1. An adjustable cable management mechanism for high and low voltage distribution cabinets, characterized in that, The system includes a cable tray (1), which is installed inside a distribution cabinet. The opening of the cable tray (1) faces the cabinet door. Two hollow columns on the left and right sides of the cable tray (1) are rotatably connected to lead screws (3). One of the lead screws (3) has an adjustment knob (2) connected to its front end. The rear ends of both lead screws (3) are connected to a pulley assembly (4). A cable tray plate (5) is slidably connected to the two hollow columns on the left and right sides of the cable tray (1). All ends are threaded to the lead screw (3). The cable tray (5) has multiple "U"-shaped slots facing the cabinet door. The cable tray (5) is slidably connected to a buckle (6). The buckle (6) is located on the left and right sides of each "U"-shaped slot. One end of the buckle (6) inserted into the cable tray (5) is connected to a first spring (7). The other end of the first spring (7) is connected to the cable tray (5).
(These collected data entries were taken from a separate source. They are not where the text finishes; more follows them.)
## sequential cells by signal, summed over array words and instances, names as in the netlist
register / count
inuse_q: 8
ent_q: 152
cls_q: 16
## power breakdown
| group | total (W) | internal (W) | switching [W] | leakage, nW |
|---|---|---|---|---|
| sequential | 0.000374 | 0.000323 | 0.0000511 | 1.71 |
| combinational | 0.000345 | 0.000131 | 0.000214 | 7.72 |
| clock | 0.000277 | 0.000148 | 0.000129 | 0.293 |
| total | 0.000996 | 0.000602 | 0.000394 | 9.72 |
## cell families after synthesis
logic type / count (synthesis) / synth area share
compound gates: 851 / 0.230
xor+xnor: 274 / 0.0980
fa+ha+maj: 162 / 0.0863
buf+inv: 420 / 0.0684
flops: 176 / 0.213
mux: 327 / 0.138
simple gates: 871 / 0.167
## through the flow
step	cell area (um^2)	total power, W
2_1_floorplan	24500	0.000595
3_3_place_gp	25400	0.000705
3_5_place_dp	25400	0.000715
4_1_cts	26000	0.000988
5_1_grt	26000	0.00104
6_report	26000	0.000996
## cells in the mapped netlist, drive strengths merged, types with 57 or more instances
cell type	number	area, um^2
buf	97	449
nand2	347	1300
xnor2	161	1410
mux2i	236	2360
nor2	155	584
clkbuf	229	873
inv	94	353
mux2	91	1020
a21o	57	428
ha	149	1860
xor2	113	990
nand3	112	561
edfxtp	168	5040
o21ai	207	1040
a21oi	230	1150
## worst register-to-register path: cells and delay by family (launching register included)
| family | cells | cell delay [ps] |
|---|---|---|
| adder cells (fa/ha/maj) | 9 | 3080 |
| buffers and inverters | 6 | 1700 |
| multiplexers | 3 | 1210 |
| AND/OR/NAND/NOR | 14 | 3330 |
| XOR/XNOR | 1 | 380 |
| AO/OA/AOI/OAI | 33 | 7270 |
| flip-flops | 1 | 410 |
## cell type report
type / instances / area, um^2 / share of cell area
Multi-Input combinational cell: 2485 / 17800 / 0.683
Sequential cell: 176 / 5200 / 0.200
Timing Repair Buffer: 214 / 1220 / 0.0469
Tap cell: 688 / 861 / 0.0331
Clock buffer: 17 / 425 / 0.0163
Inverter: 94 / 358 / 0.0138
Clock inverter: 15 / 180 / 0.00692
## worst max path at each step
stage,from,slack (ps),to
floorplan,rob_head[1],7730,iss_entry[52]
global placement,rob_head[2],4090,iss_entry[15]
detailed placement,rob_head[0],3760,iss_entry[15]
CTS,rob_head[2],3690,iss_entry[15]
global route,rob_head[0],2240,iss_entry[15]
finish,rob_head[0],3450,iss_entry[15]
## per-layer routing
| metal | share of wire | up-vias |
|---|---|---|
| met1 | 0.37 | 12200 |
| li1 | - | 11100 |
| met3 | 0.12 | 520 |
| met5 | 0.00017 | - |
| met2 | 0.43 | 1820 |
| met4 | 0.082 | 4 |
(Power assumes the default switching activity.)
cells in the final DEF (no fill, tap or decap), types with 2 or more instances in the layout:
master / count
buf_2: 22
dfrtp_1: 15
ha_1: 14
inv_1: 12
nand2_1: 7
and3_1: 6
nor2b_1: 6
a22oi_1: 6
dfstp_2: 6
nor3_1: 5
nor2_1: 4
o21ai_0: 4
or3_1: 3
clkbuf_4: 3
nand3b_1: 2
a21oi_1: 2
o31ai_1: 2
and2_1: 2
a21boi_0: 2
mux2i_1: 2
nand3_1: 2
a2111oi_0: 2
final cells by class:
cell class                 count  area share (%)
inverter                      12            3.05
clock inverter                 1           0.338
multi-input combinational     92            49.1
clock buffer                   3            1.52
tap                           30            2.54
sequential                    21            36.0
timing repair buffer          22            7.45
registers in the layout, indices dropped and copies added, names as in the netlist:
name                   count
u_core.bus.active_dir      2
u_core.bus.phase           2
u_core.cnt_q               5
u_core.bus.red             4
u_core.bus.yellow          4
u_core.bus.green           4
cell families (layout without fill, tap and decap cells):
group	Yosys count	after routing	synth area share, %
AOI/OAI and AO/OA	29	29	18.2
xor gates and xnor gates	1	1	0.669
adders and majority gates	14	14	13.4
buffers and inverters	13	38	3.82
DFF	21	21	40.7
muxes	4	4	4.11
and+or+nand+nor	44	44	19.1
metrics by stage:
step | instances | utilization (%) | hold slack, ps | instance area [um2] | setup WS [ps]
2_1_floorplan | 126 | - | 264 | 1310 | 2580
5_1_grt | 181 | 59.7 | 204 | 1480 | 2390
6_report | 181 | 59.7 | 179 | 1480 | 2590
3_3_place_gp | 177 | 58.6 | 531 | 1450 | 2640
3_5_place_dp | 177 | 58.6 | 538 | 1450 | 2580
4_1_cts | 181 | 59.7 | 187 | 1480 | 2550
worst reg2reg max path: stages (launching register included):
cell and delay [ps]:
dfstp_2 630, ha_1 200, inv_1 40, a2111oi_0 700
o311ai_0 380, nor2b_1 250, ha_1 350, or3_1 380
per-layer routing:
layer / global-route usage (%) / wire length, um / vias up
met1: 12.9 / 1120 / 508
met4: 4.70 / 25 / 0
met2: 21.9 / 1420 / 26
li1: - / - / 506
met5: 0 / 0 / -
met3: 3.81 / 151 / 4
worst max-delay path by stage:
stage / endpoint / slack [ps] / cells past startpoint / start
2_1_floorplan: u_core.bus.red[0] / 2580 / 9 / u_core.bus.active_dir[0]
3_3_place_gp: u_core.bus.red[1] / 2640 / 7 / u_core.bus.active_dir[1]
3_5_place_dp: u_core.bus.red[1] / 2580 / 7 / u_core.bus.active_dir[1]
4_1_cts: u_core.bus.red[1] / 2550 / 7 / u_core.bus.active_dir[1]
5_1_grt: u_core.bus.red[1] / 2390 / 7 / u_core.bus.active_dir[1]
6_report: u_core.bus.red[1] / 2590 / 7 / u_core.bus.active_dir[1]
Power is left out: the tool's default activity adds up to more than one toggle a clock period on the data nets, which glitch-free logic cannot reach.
## src/rtl/ped_button_conditioner.sv

```systemverilog
// Pedestrian push-button front end: synchroniser, debouncer, request FSM,
// WAIT lamp driver and saturating count of accepted presses.
// Optional build macro: WAIT_LAMP_BLINK_EN makes the WAIT lamp blink at 1 Hz
// while a request is pending. Without it, the lamp is steady on.
`timescale 1ns/1ps

module ped_button_conditioner #(
    parameter int DEBOUNCE_MS = 20,
    parameter int LOCKOUT_MS  = 5000,
    parameter int CNT_W       = 20
) (
    input  logic       clk,
    input  logic       rst,
    input  logic       button_raw,
    input  logic       ped_walk,
    output logic       button,
    output logic       wait_lamp,
    output logic [7:0] press_count
);

    localparam logic [CNT_W-1:0] DB_LAST = CNT_W'(DEBOUNCE_MS - 1);
    localparam logic [CNT_W-1:0] LO_LAST = (LOCKOUT_MS > 0) ? CNT_W'(LOCKOUT_MS - 1) : '0;

    typedef enum logic [1:0] {IDLE, REQ, SERVE, LOCKOUT} state_t;

    function automatic logic [7:0] sat_inc8(input logic [7:0] v);
        return (v == 8'hFF) ? v : v + 8'd1;
    endfunction

    logic             s1_p0, s2_p1;
    logic             db_p2, db_q_p3;
    logic [CNT_W-1:0] dcnt;
    logic             press;
    state_t           state, state_n;
    logic [CNT_W-1:0] lcnt, lcnt_n;
    logic [7:0]       count_n;

    // Stage p0/p1: two-flop synchroniser on the asynchronous contact
    always_ff @(posedge clk) begin
        if (rst) begin
            s1_p0 <= 1'b0;
            s2_p1 <= 1'b0;
        end else begin
            s1_p0 <= button_raw;
            s2_p1 <= s1_p0;
        end
    end

    // Stage p2: debounced level follows s2 only after it has differed for DEBOUNCE_MS cycles
    always_ff @(posedge clk) begin
        if (rst) begin
            db_p2 <= 1'b0;
            dcnt  <= '0;
        end else if (s2_p1 != db_p2) begin
            if (dcnt == DB_LAST) begin
                db_p2 <= s2_p1;
                dcnt  <= '0;
            end else begin
                dcnt <= dcnt + CNT_W'(1);
            end
        end else begin
            dcnt <= '0;
        end
    end

    // Stage p3: delayed debounced level for rising-edge detection
    always_ff @(posedge clk) begin
        if (rst) db_q_p3 <= 1'b0;
        else     db_q_p3 <= db_p2;
    end

    assign press = db_p2 & ~db_q_p3;

    // Request FSM state, lockout counter and press counter registers
    always_ff @(posedge clk) begin
        if (rst) begin
            state       <= IDLE;
            lcnt        <= '0;
            press_count <= 8'd0;
        end else begin
            state       <= state_n;
            lcnt        <= lcnt_n;
            press_count <= count_n;
        end
    end

    // Next-state logic; ped_walk always wins over a press in the same cycle
    always_comb begin
        state_n = state;
        lcnt_n  = '0;
        count_n = press_count;
        unique case (state)
            IDLE: begin
                if (ped_walk) begin
                    state_n = SERVE;
                end else if (press) begin
                    state_n = REQ;
                    count_n = sat_inc8(press_count);
                end
            end
            REQ: begin
                if (ped_walk) state_n = SERVE;
            end
            SERVE: begin
                if (!ped_walk) state_n = (LOCKOUT_MS == 0) ? IDLE : LOCKOUT;
            end
            LOCKOUT: begin
                lcnt_n = lcnt + CNT_W'(1);
                if (ped_walk) begin
                    state_n = SERVE;
                    lcnt_n  = '0;
                end else if (lcnt == LO_LAST) begin
                    state_n = IDLE;
                    lcnt_n  = '0;
                end
            end
            default: state_n = IDLE;
        endcase
    end

    assign button = (state == REQ);

`ifdef WAIT_LAMP_BLINK_EN
    logic [8:0] blink_cnt;
    logic       blink_lvl;

    // 1 Hz blink phase: starts lit on REQ entry, toggles every 500 cycles, clears outside REQ
    always_ff @(posedge clk) begin
        if (rst || state_n != REQ) begin
            blink_cnt <= 9'd0;
            blink_lvl <= 1'b0;
        end else if (state != REQ) begin
            blink_cnt <= 9'd0;
            blink_lvl <= 1'b1;
        end else if (blink_cnt == 9'd499) begin
            blink_cnt <= 9'd0;
            blink_lvl <= ~blink_lvl;
        end else begin
            blink_cnt <= blink_cnt + 9'd1;
        end
    end

    assign wait_lamp = (state == REQ) && blink_lvl;
`else
    assign wait_lamp = (state == REQ);
`endif

endmodule

```

## config.mk

```make
export PLATFORM = sky130hd
export DESIGN_NAME = ped_button_conditioner
export DESIGN_NICKNAME = d
export VERILOG_FILES = /design/src/rtl/ped_button_conditioner.sv
export SDC_FILE = /design/constraint.sdc
export NUM_CORES = 1
export LEC_CHECK = 0
export ABC_AREA = 0
export CAP_MARGIN = 5
export CORE_MARGIN = 8
export CORE_UTILIZATION = 30
export CTS_CLUSTER_DIAMETER = 200
export DETAILED_ROUTE_END_ITERATION = 7
export MAX_ROUTING_LAYER = met4
export SYNTH_ARGS = -nofsm -noshare
export SYNTH_HDL_FRONTEND = slang
export SYNTH_SLANG_ARGS = --single-unit
```

## constraint.sdc

```tcl
create_clock -name clk -period 1.77 [get_ports clk]
set_clock_uncertainty 0.15 [all_clocks]
set_input_delay 0.531 -clock clk [delete_from_list [all_inputs] [get_ports clk]]
set_output_delay 0.531 -clock clk [all_outputs]
set_load 0.05 [all_outputs]
```

[Yosys cells after proc, flatten, opt, wreduce, memory -nomap -nowiden]
Cells that the tools add are included.
Operators by class
  $add $sub $neg: 3
  multiply operators: 0
  order comparisons: 0
  eq/ne operators: 11
  div/mod/pow operators: 0
  bitwise operators: 6
  shift-type cells: 0
  mux-type cells: 7
  reductions and logical operators: 6
Operators with widths (count)
  adder 20 x 1 -> 20 bit (second input constant): 2
  == test 20 x 13 -> 1 bit (second input constant): 1
  == test 20 x 5 -> 1 bit (second input constant): 1
  two-way mux 2 bit: 6
  adder 8 x 1 -> 8 bit (second input constant): 1
  == test 8 bit (second input constant): 1
  one-hot mux 2 bit (4 select lines): 1
  AND reduction 4 bit: 2
  != test 3 bit (second input constant): 2
  NOT 1 bit: 5
  == test 2 bit (second input constant): 2
  != test 2 bit (second input constant): 2
  OR reduction 4 bit: 1
  OR reduction 3 bit: 1
  == test 2 x 1 -> 1 bit (second input constant): 1
  zero test 2 bit: 1
  AND reduction 2 bit: 1
  bitwise AND 1 bit: 1
  != test 1 bit: 1
Word-level totals
  latch bits: 0
  register bits: 54
  memories kept: 0
  output and inout port bits: 10
  memory bits (read-only): 0
  bits in writable memories: 0

[Longest topological paths before layout]
  word-level depth: 5
  gate-level depth with buffers: 6
  mapped depth without buffers: 5

[Worst setup path after synthesis]
OpenSTA, ideal clock, no wires.
  path type: flip-flop to flip-flop
  start point: register press_count[0]
  end point: register press_count[6]
  setup time: 0.070 ns
  stages on the path, launching flop included: 6
  period minus slack after synthesis: 2.127 ns
  slack: -0.357 ns
  arrival: 1.906 ns
  path buffers: 0
  path through: dfxtp_1 > ha_1 > and3_1 > a211o_4 > or4_1 > a21oi_1
Between the ends
  longest elaborated chain between the ends: 3
RTL lines
  start: declaration: RTL line 18  | output logic [7:0] press_count
  start signal: assignment: RTL line 83  | press_count <= count_n;
  branches (longest 3 deep; another with adder 8 x 1 -> 8 bit)
Parallel ways; which one is timed is not known.
A chain may end at the register's enable or synchronous reset.

[Final worst setup path]
  start point: register state[1]
  end point: output button
Between the ends
  longest elaborated chain between the ends: 1
RTL lines
  start: declaration: RTL line 34  | state_t state, state_n;
  start signal: assignment: RTL line 81  | state <= state_n;
  == test 2 x 1 -> 1 bit: RTL line 121  | assign button = (state == REQ);
  end: declaration: RTL line 16  | output logic button,
No other way between the ends.

==> impl_metrics.tcl <==
set metrics [dict create \
    wl_per_cell_um 12.70 \
    syn_to_final_growth_pct 47.88 \
    vias 2287 \
    syn-cell-area_um2 2477 \
    ant_nets 0 \
    crit_path_end "button" \
    p_sw_frac 0.2378 \
    status "complete, but fails checks" \
    setup_violations 6 \
    p_per_area_nw_per_um2 552.6 \
    timing.rr.start "state[0]" \
    antenna_cells 0 \
    crit_arrival_ns 1.18 \
    seq_area_frac_synth 0.4364 \
    vias_per_cell 4.856 \
    fmax_mhz 537.2 \
    leakage_uw 0.001333 \
    hold_class "flip-flop to flip-flop" \
    synth_edf_count 0 \
    place_area_um2 3302 \
    max_slew.worst_pin.slew_ns 0.3356 \
    ys.flop_type "dfxtp_1" \
    cts_hold_buf 0 \
    max_slew_margin 0.7742 \
    pwr-share-clk 0.359 \
    fin_ws_ns -0.09153 \
    dieHeight_um 106.9 \
    grt_pass1_wl_mm 9.956 \
    r2r_cells 5 \
    timing.hold.ws_ns 0.3199 \
    rows 33 \
    synth_top_family_by_area "simple AND/OR/NAND/NOR gates" \
    dieWidth_um 106.9 \
    drc 0 \
    synthesis.nets 291 \
    vdd_drop_max_mv 0.3325 \
    p_seq_frac 0.603 \
    grt_pass1_vias 2139 \
    power.net_switching_uw 481.5 \
    final.fill_count 797 \
    internal_power_uw 1543 \
    syn_inst 284 \
    htree_levels 2 \
    async_flop_share 0 \
    layout-drive-gt1-share 0.3607 \
    drtIter0Drc 99 \
    violations "negative setup slack" \
    criticalPathCategory "flip-flop to primary output" \
    drv_slew 0 \
    clk_latency_ns 0.32 \
    grt_use_total 0.1088 \
    path_max_fanout 2 \
    period_minus_slack_ns 1.862 \
    ys_warn_count 0 \
    dieArea_um2 11420 \
    start_kind "flip-flop" \
    hold_violations 0 \
    nets 372 \
    synth_compound_area_frac 0.09091 \
    cts_made_buffers 5 \
    synthAdderAreaFrac 0.01515 \
    cap_violations 0 \
    initial_core_util 0.3061 \
    final_cell_area_um2 3664 \
    grt_max_degree 19 \
    cts_buffer_depth 2 \
    finalWirelength_mm 5.982 \
    first_pass_iters 6 \
    synth_mux_area_frac 0.008586 \
    dp_hpwl_mm 4.168 \
    path_clk_slew_ns 0.11 \
    synth-seq-cells 54 \
    synthXorXnorAreaFrac 0.1025 \
    cp.required_ns 1.09 \
    period_share 1.052 \
    clkSinkCount 54 \
    p_total_uw 2025 \
    post-route-util 0.4527 \
    startpoint "state[1]" \
    syn_avg_cell_area_um2 8.723 \
    antenna_found_initial 0 \
    r2r_slack_ns -0.02 \
    grt_overflow_total 0 \
    clk_root_buffer_cell "clkbuf_8" \
    p_comb_frac 0.038 \
    synth-simple-area-share 0.3207 \
    fp.coreArea_um2 8093 \
    ys_types 48 \
    r2r-end "press_count[4]" \
    io_buffers 13 \
    tritoncts "done" \
    ios 14 \
    end_kind "primary output" \
    place.gp.congestion 0.7847 \
    rsz0062_at_grt "yes" \
]
-- worst min-delay path by stage --
stage                     endpoint  start  cells past startpoint
final                        s2_p1  s1_p0                      1
after global routing         s2_p1  s1_p0                      1
after CTS                    s2_p1  s1_p0                      1
after detailed placement     s2_p1  s1_p0                      1
after global placement       s2_p1  s1_p0                      1
after floorplan              s2_p1  s1_p0                      1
The cable tray (5) is provided with a locking component for locking the wire.

2. The adjustable cable management mechanism for high and low voltage distribution cabinets as described in claim 1, characterized in that, The locking assembly includes a locking plate (9), and several fixing buckles (8) are slidably connected inside the ribbon cable plate (5). The fixing buckles (8) are located in the middle of each "U"-shaped through slot, and the end of the fixing buckle (8) inserted into the ribbon cable plate (5) is arc-shaped. A rack (10) is connected inside the ribbon cable plate (5). The locking plate (9) is slidably connected to the left and right sides of the fixing buckle (8) through a round rod. A locking tooth is provided on the side of the locking plate (9) on both sides of the fixing buckle (8) that is separated. The locking tooth meshes with the rack (10). A second spring (11) is sleeved on the round rod of the locking plate (9). One end of the second spring (11) is connected to the fixing buckle (8), and the other end is connected to the locking plate (9).

3. The adjustable cable management mechanism for high and low voltage distribution cabinets as described in claim 2, characterized in that, The rear end arc surface of the fixing buckle (8) is connected to a gasket (12).

4. The adjustable cable management mechanism for high and low voltage distribution cabinets as described in claim 3, characterized in that, The cable tray (1) has mounting parts (13) connected to the upper and lower sides of the two hollow columns on the left and right sides. The cable tray (1) is installed in different positions in the power distribution cabinet through a number of mounting parts (13).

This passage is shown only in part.